もう一杯水を飲もうと、ペットボトルからコップに天然水を注いだ。その時だ。誰かがキッチンに入って来た。
璃緒だった。彼女もこんな時間に目が覚めたのだ。
「その水、私にもちょうだい?」
「こんな時間に起きるなんて、珍しいね」
「瑠璃だって」
瑠璃は、璃緒が差し出したコップにも水を注ぐ。そして二人で一緒に飲み干す。
「トイレはいいの?」
「大丈夫。寝る前に行ったし」
「いやいや、私も寝る前に済ませたけど、寝てる間にも、もよおしてこない?」
「言われてみればそうね。じゃあ私も行ってくる」
瑠璃は先にベッドに戻った。しばらくして、璃緒も戻ってきた。
「瑠璃さ、便座の温度、いじった?」
「うん。中にしたけど…?」
「そしたらさ、高に戻してよ。便座、冷たかった」
「戻してよ、じゃないわよ。みんなあなたが高にしてるの、熱いのに我慢してるのよ?あなたこそ中に戻すべきよ」
「えぇ、だって、熱くないとお尻が満足しなくない?」
「何それ? そんなの一々気にする?」
「するよ。瑠璃は公衆トイレの便座、使わないの? あんな冷たいのの上で、用なんてたせない」
「私は、公衆トイレなんて使わないわよ? 毛虫がいるかもしれないじゃん!」
何故だろう。今は璃緒と、普通に会話できる。
「今の季節、いるかなー?」
「いるわよ。油断してると危ない危ない」
「本当に瑠璃って、芋虫とか、駄目ね。はらぺこあおむしですら、本を窓から投げ捨てたもんね」
「よくそんなこと、覚えてるね。確か小三の頃だったっけ?」
「そうそう。あの夏、あんた、育ててたミニトマトに偶然引っ付いた芋虫にすら、殺虫剤を容赦なく噴射してたね」
「誰だって、そうするよ」
「瑠璃だけだよ。普通はゴキブリとか、ハエとかに噴きかけるものよ?」
「そんなことないよ。だってあいつ、ちゃんと死んだもん」
「それは、死ぬよ。殺虫剤だもの」
璃緒との会話が弾む。とても、楽しくなってきた。
「それにしても、何で芋虫って、いるんだろうね? 蝶とかカブトムシとか、成虫の状態で生まれてくればいいのに」
「そんなに都合良くは、いかないでしょ?」
「でもバッタとかカマキリは、不完全変態っていうんだっけ? 生まれた時からあの形じゃない?」
「確かに。どうして幼虫からさなぎになってから、成虫になるんだろうね」
「不思議よね」
「ところでさ、瑠璃は、ヘビは大丈夫なの?」
「芋虫ほどじゃないけど、できれば見たくないわね…」
「じゃあムカデは?」
「ムカデはね…って璃緒! 変な想像させないでよ! 芋虫と比べるのすら嫌なんだから!」
「そんなに怒らないでよ。ただ言ってみただけじゃん」
「とにかく、私の前で芋虫を連想させるの、禁止よ」
瑠璃は時計を見た。もう、一時を十分ほど過ぎている。
もっと話していたいが、そろそろ寝なければならない。
「そろそろ寝ましょ? 明日起きられなくなるわ」
「私は別にいいよ。だって瑠璃が起こしてくれるもん」
瑠璃は返事をしなかった。インカムを外して、寝ることにした。
朝。いつも通り目覚ましの鳴る前に起きる。二段ベッドの上の段に上がると、璃緒はもう起きていた。
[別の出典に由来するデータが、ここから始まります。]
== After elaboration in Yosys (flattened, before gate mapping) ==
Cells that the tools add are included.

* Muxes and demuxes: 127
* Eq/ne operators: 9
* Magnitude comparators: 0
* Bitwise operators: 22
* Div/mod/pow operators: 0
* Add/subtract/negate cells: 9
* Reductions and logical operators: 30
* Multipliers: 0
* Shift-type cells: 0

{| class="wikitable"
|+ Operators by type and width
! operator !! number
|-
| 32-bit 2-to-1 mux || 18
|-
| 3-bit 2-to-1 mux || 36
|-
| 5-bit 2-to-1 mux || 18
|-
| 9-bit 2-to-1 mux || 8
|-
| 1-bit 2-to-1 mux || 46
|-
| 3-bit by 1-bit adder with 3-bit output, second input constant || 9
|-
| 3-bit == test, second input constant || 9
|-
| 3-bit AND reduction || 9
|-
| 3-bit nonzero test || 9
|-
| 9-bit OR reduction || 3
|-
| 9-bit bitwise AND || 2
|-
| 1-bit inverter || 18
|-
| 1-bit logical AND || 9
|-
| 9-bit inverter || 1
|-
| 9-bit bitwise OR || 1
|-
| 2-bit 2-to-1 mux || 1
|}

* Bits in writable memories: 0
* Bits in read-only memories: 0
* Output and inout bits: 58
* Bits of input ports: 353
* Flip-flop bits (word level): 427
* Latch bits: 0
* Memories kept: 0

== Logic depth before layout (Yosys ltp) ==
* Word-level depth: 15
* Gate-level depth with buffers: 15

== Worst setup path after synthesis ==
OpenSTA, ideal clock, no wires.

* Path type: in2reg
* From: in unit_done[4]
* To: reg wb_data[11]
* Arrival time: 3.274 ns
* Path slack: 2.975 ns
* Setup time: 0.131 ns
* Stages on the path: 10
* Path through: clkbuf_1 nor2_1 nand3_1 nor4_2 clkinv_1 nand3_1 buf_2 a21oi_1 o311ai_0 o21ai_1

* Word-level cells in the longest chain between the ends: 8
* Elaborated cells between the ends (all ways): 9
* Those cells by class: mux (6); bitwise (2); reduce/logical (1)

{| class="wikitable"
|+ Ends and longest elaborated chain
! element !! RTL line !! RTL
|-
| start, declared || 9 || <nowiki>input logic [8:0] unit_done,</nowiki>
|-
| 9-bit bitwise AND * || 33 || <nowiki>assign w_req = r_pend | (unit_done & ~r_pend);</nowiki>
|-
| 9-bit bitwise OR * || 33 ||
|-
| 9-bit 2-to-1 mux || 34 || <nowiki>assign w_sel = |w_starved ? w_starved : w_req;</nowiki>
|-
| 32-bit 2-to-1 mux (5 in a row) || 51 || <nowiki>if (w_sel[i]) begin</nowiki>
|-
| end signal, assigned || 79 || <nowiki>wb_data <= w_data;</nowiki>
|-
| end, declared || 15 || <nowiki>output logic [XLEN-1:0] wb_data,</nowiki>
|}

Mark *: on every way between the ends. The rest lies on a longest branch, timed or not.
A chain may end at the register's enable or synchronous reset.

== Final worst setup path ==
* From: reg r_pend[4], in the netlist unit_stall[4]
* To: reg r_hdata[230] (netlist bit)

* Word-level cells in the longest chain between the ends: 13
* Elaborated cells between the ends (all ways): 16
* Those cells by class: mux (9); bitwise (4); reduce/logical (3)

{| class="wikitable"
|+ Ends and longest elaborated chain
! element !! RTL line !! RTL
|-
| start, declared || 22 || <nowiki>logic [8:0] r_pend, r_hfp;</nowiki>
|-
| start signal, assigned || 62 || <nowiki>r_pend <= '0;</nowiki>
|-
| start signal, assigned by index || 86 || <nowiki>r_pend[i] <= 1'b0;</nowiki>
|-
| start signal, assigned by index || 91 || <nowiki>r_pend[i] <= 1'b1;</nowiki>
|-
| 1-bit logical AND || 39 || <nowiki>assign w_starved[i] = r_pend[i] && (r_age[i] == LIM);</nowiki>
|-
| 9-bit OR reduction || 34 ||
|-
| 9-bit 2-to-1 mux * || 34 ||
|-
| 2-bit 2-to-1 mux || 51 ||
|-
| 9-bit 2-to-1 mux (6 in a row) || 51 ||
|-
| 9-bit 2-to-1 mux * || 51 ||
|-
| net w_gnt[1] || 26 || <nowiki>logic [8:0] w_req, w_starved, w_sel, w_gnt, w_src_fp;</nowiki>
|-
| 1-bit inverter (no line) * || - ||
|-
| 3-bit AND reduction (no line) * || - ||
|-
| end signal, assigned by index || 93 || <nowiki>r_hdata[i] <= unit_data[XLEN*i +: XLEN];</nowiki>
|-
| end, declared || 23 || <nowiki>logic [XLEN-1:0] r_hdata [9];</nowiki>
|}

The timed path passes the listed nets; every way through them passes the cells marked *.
「あ、もう起きてるから、早く階段から降りてよ。私が降りられないじゃない?」
言われた通りに階段から降りた。そして食卓へと向かい、朝食を食べた。
いつもは遅れて支度をする璃緒だが、今日は何とペースを瑠璃に合わせている。一緒に身支度をし、一緒に家を出た。
「なんか今日、璃緒、いつもと違くない?」
「そう? 私は別に何ともないけど…あ」
「どうかしたの?」
「いや、なんでもない」
「なんで隠すのよ! 気になるじゃない!」
「いいから! 聞かないでよ!」
しばらく無言で道を進む。
「瑠璃はさ、覚えてる? 去年の大晦日の時のこと?」
璃緒が切り出した。もちろん覚えている。
「勝一と利次と、遊んだときのことだよね?」
あの日は幸せだった。だから悪夢を見る前の晩、あの日の夢を見たのだ。
「それが、どうしたの?」
「いいや、ただ、懐かしいなって思っただけ」
璃緒も覚えていてくれて、嬉しかった。でも今はあまり、思い出したくないな。だってあの後、芋虫の悪夢を見たんだもの!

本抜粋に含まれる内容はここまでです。